No guarantee of oil deal at Doha talks
KUWAIT CITY, Kuwait – Major oil producers meet this weekend to try to negotiate a production freeze to boost prices, but doubts remain about the likelihood of a deal with Iran refusing to sign up.
Tehran said its oil minister would skip the talks in Doha on Sunday, April 17, between around a dozen oil exporters, including heavyweights Saudi Arabia and Russia.
Iran's governor at the OPEC oil cartel will attend instead, it said, triggering a swift drop in oil prices on world markets.
Prices have rebounded sharply in recent weeks partly on expectations of a deal that could, in theory at least, help to reduce a supply glut and repair producers' battered public finances.
Any agreement to freeze oil production would "likely give prices a further short-term boost," said Fawad Razaqzada, analyst at brokerage firm City Index.
Tehran, which is emerging from nuclear-related Western sanctions, will be seeking a waiver until its production reaches its pre-embargo levels.
Iranian Oil Minister Bijan Zanganeh will not attend the Doha talks himself, his ministry said Friday, April 15.
"Iran already announced it cannot join the plan to stabilize oil prices" while its output is still below pre-sanction levels, it added.
OPEC kingpin Saudi Arabia, however, has insisted it will not join an output freeze unless Iran, its regional rival, does so.
"We don't see Saudi Arabia freezing production and ... accommodating significant production rises by other producers," Fahad al-Turki, head of research at Saudi Jadwa Investment, told AFP.
If a substantive agreement is struck in Doha, however, that would help to build trust between key producers and pave the way for production cuts in the future, Turki said.

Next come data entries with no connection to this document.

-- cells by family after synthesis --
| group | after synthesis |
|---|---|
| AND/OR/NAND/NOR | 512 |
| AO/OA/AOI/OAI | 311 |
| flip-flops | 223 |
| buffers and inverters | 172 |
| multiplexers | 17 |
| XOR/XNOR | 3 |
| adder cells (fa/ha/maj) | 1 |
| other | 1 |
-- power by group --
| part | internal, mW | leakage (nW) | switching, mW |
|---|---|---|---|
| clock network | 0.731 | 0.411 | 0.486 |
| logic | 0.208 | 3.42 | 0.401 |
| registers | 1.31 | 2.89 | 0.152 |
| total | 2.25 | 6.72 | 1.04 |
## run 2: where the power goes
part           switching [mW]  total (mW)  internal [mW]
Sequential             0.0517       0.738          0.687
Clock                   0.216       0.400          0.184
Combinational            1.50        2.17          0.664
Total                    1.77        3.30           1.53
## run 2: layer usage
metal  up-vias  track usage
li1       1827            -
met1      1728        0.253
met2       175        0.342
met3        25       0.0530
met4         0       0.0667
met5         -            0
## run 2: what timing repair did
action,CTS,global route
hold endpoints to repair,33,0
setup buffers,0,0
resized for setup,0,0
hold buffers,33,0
**src/rtl/rv32_pipe_pkg.sv**
```systemverilog
// Shared RV32 pipeline definitions: datapath widths and control-field encodings.
package rv32_pipe_pkg;

    localparam int XLEN    = 32;
    localparam int ALUOP_W = 5;
    localparam int REG_W   = 5;

    // ALU operation encodings carried in the ALU opcode field
    typedef enum logic [ALUOP_W-1:0] {
        ALU_ADD  = 5'd0,
        ALU_SUB  = 5'd1,
        ALU_SLL  = 5'd2,
        ALU_SLT  = 5'd3,
        ALU_SLTU = 5'd4,
        ALU_XOR  = 5'd5,
        ALU_SRL  = 5'd6,
        ALU_SRA  = 5'd7,
        ALU_OR   = 5'd8,
        ALU_AND  = 5'd9,
        ALU_LUI  = 5'd10,
        ALU_MUL  = 5'd11,
        ALU_DIV  = 5'd12,
        ALU_REM  = 5'd13
    } alu_op_e;

    // Write-back source select
    typedef enum logic [1:0] {
        WB_ALU = 2'd0,
        WB_MEM = 2'd1,
        WB_PC4 = 2'd2,
        WB_CSR = 2'd3
    } wb_sel_e;

    // Branch / jump kind; zero means no control transfer
    typedef enum logic [3:0] {
        BR_NONE = 4'd0,
        BR_BEQ  = 4'd1,
        BR_BNE  = 4'd2,
        BR_BLT  = 4'd3,
        BR_BGE  = 4'd4,
        BR_BLTU = 4'd5,
        BR_BGEU = 4'd6,
        BR_JAL  = 4'd7,
        BR_JALR = 4'd8
    } br_jmp_e;

    // Immediate format select used by the decoder
    typedef enum logic [2:0] {
        IMM_I = 3'd0,
        IMM_S = 3'd1,
        IMM_B = 3'd2,
        IMM_U = 3'd3,
        IMM_J = 3'd4
    } imm_sel_e;

endpackage

```
**src/rtl/lu_hazard_detect.sv**
```systemverilog
// Load-use hazard detector: a load sitting in EX whose destination is read
// by the instruction in ID must be separated from it by one bubble.
module lu_hazard_detect
    import rv32_pipe_pkg::*;
(
    input  logic             ex_valid_i,
    input  logic             ex_mem_read_i,
    input  logic [REG_W-1:0] ex_rd_i,
    input  logic             id_valid_i,
    input  logic             id_uses_rs1_i,
    input  logic [REG_W-1:0] id_rs1_i,
    input  logic             id_uses_rs2_i,
    input  logic [REG_W-1:0] id_rs2_i,
    input  logic             flush_i,
    input  logic             hold_i,
    output logic             lu_stall_o
);

    logic load_in_ex;
    logic rs1_hit;
    logic rs2_hit;

    // x0 is never a real producer, so a load to x0 cannot create a hazard.
    // Flush and hold take priority over the bubble, so the stall is masked then.
    always_comb begin
        load_in_ex = ex_valid_i && ex_mem_read_i && (ex_rd_i != '0);
        rs1_hit    = id_uses_rs1_i && (id_rs1_i == ex_rd_i);
        rs2_hit    = id_uses_rs2_i && (id_rs2_i == ex_rd_i);
        lu_stall_o = load_in_ex && id_valid_i && (rs1_hit || rs2_hit)
                     && !flush_i && !hold_i;
    end

endmodule

```
**src/rtl/id_ex_pipe_reg.sv**
```systemverilog
// ID/EX pipeline register with flush, hold and load-use bubble insertion.
module id_ex_pipe_reg #(
    parameter int XLEN    = rv32_pipe_pkg::XLEN,
    parameter int ALUOP_W = rv32_pipe_pkg::ALUOP_W
) (
    input  logic               clk,
    input  logic               rst_n,
    input  logic               hold_i,
    input  logic               flush_i,
    input  logic               id_valid_i,
    input  logic [XLEN-1:0]    id_pc_i,
    input  logic [XLEN-1:0]    id_data1_i,
    input  logic [XLEN-1:0]    id_data2_i,
    input  logic [XLEN-1:0]    id_imm_ext_i,
    input  logic [4:0]         id_rs1_i,
    input  logic [4:0]         id_rs2_i,
    input  logic [4:0]         id_rd_i,
    input  logic               id_uses_rs1_i,
    input  logic               id_uses_rs2_i,
    input  logic [ALUOP_W-1:0] id_alu_op_i,
    input  logic [2:0]         id_funct3_i,
    input  logic               id_alu_src1_i,
    input  logic               id_alu_src2_i,
    input  logic [1:0]         id_wb_sel_i,
    input  logic               id_reg_write_i,
    input  logic               id_mem_read_i,
    input  logic               id_mem_write_i,
    input  logic [3:0]         id_br_jmp_i,
    output logic               ex_valid_o,
    output logic [XLEN-1:0]    ex_pc_o,
    output logic [XLEN-1:0]    ex_data1_o,
    output logic [XLEN-1:0]    ex_data2_o,
    output logic [XLEN-1:0]    ex_imm_ext_o,
    output logic [4:0]         ex_rs1_o,
    output logic [4:0]         ex_rs2_o,
    output logic [4:0]         ex_rd_o,
    output logic               ex_uses_rs1_o,
    output logic               ex_uses_rs2_o,
    output logic [ALUOP_W-1:0] ex_alu_op_o,
    output logic [2:0]         ex_funct3_o,
    output logic               ex_alu_src1_o,
    output logic               ex_alu_src2_o,
    output logic [1:0]         ex_wb_sel_o,
    output logic               ex_reg_write_o,
    output logic               ex_mem_read_o,
    output logic               ex_mem_write_o,
    output logic [3:0]         ex_br_jmp_o,
    output logic               lu_stall_o
);

    import rv32_pipe_pkg::*;

    typedef struct packed {
        logic               valid;
        logic [XLEN-1:0]    pc;
        logic [XLEN-1:0]    data1;
        logic [XLEN-1:0]    data2;
        logic [XLEN-1:0]    imm_ext;
        logic [REG_W-1:0]   rs1;
        logic [REG_W-1:0]   rs2;
        logic [REG_W-1:0]   rd;
        logic               uses_rs1;
        logic               uses_rs2;
        logic [ALUOP_W-1:0] alu_op;
        logic [2:0]         funct3;
        logic               alu_src1;
        logic               alu_src2;
        logic [1:0]         wb_sel;
        logic               reg_write;
        logic               mem_read;
        logic               mem_write;
        logic [3:0]         br_jmp;
    } stage_t;

    stage_t id_s;
    stage_t ex_d;
    stage_t ex_q;
    logic   lu_stall;

    assign id_s = '{
        valid:     id_valid_i,
        pc:        id_pc_i,
        data1:     id_data1_i,
        data2:     id_data2_i,
        imm_ext:   id_imm_ext_i,
        rs1:       id_rs1_i,
        rs2:       id_rs2_i,
        rd:        id_rd_i,
        uses_rs1:  id_uses_rs1_i,
        uses_rs2:  id_uses_rs2_i,
        alu_op:    id_alu_op_i,
        funct3:    id_funct3_i,
        alu_src1:  id_alu_src1_i,
        alu_src2:  id_alu_src2_i,
        wb_sel:    id_wb_sel_i,
        reg_write: id_reg_write_i,
        mem_read:  id_mem_read_i,
        mem_write: id_mem_write_i,
        br_jmp:    id_br_jmp_i
    };

    lu_hazard_detect u_lu_hazard_detect (
        .ex_valid_i    (ex_q.valid),
        .ex_mem_read_i (ex_q.mem_read),
        .ex_rd_i       (ex_q.rd),
        .id_valid_i    (id_valid_i),
        .id_uses_rs1_i (id_uses_rs1_i),
        .id_rs1_i      (id_rs1_i),
        .id_uses_rs2_i (id_uses_rs2_i),
        .id_rs2_i      (id_rs2_i),
        .flush_i       (flush_i),
        .hold_i        (hold_i),
        .lu_stall_o    (lu_stall)
    );

    // Next-state select: flush, then hold, then bubble, then normal load.
    // A bubble is the same all-zero slot a flush produces.
    always_comb begin
        ex_d = ex_q;
        if (flush_i) begin
            ex_d = '0;
        end else if (hold_i) begin
            ex_d = ex_q;
        end else if (lu_stall) begin
            ex_d = '0;
        end else begin
            ex_d = id_s;
            if (!id_valid_i) begin
                ex_d.reg_write = 1'b0;
                ex_d.mem_read  = 1'b0;
                ex_d.mem_write = 1'b0;
                ex_d.br_jmp    = '0;
            end
        end
    end

    // Stage register; reset empties the EX slot without waiting for a clock.
    always_ff @(posedge clk or negedge rst_n) begin
        if (!rst_n) begin
            ex_q <= '0;
        end else begin
            ex_q <= ex_d;
        end
    end

    assign ex_valid_o     = ex_q.valid;
    assign ex_pc_o        = ex_q.pc;
    assign ex_data1_o     = ex_q.data1;
    assign ex_data2_o     = ex_q.data2;
    assign ex_imm_ext_o   = ex_q.imm_ext;
    assign ex_rs1_o       = ex_q.rs1;
    assign ex_rs2_o       = ex_q.rs2;
    assign ex_rd_o        = ex_q.rd;
    assign ex_uses_rs1_o  = ex_q.uses_rs1;
    assign ex_uses_rs2_o  = ex_q.uses_rs2;
    assign ex_alu_op_o    = ex_q.alu_op;
    assign ex_funct3_o    = ex_q.funct3;
    assign ex_alu_src1_o  = ex_q.alu_src1;
    assign ex_alu_src2_o  = ex_q.alu_src2;
    assign ex_wb_sel_o    = ex_q.wb_sel;
    assign ex_reg_write_o = ex_q.reg_write;
    assign ex_mem_read_o  = ex_q.mem_read;
    assign ex_mem_write_o = ex_q.mem_write;
    assign ex_br_jmp_o    = ex_q.br_jmp;
    assign lu_stall_o     = lu_stall;

endmodule

```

Qatar said Thursday, April 14, there was an "atmosphere of optimism" that a deal would be struck, adding that the number of countries due to attend had risen.
Last month, Qatar said 12 nations including itself would be present at the talks.
The Doha meeting is a follow-up to talks in February between OPEC members Saudi Arabia, Qatar, and Venezuela plus Russia in which they first mooted the output freeze.
The Organization of the Petroleum Exporting Countries (OPEC) warned ahead of the Sunday talks of worsening oversupply.
OPEC also trimmed its forecast for global oil demand growth this year and said it might have to lower its projection further.
Oil price rollercoaster
A sharp rise in unconventional oil production, mainly US shale crude, and OPEC's reluctance to cut output triggered a collapse in oil prices from levels above $100 a barrel in 2014, costing exporters billions of dollars.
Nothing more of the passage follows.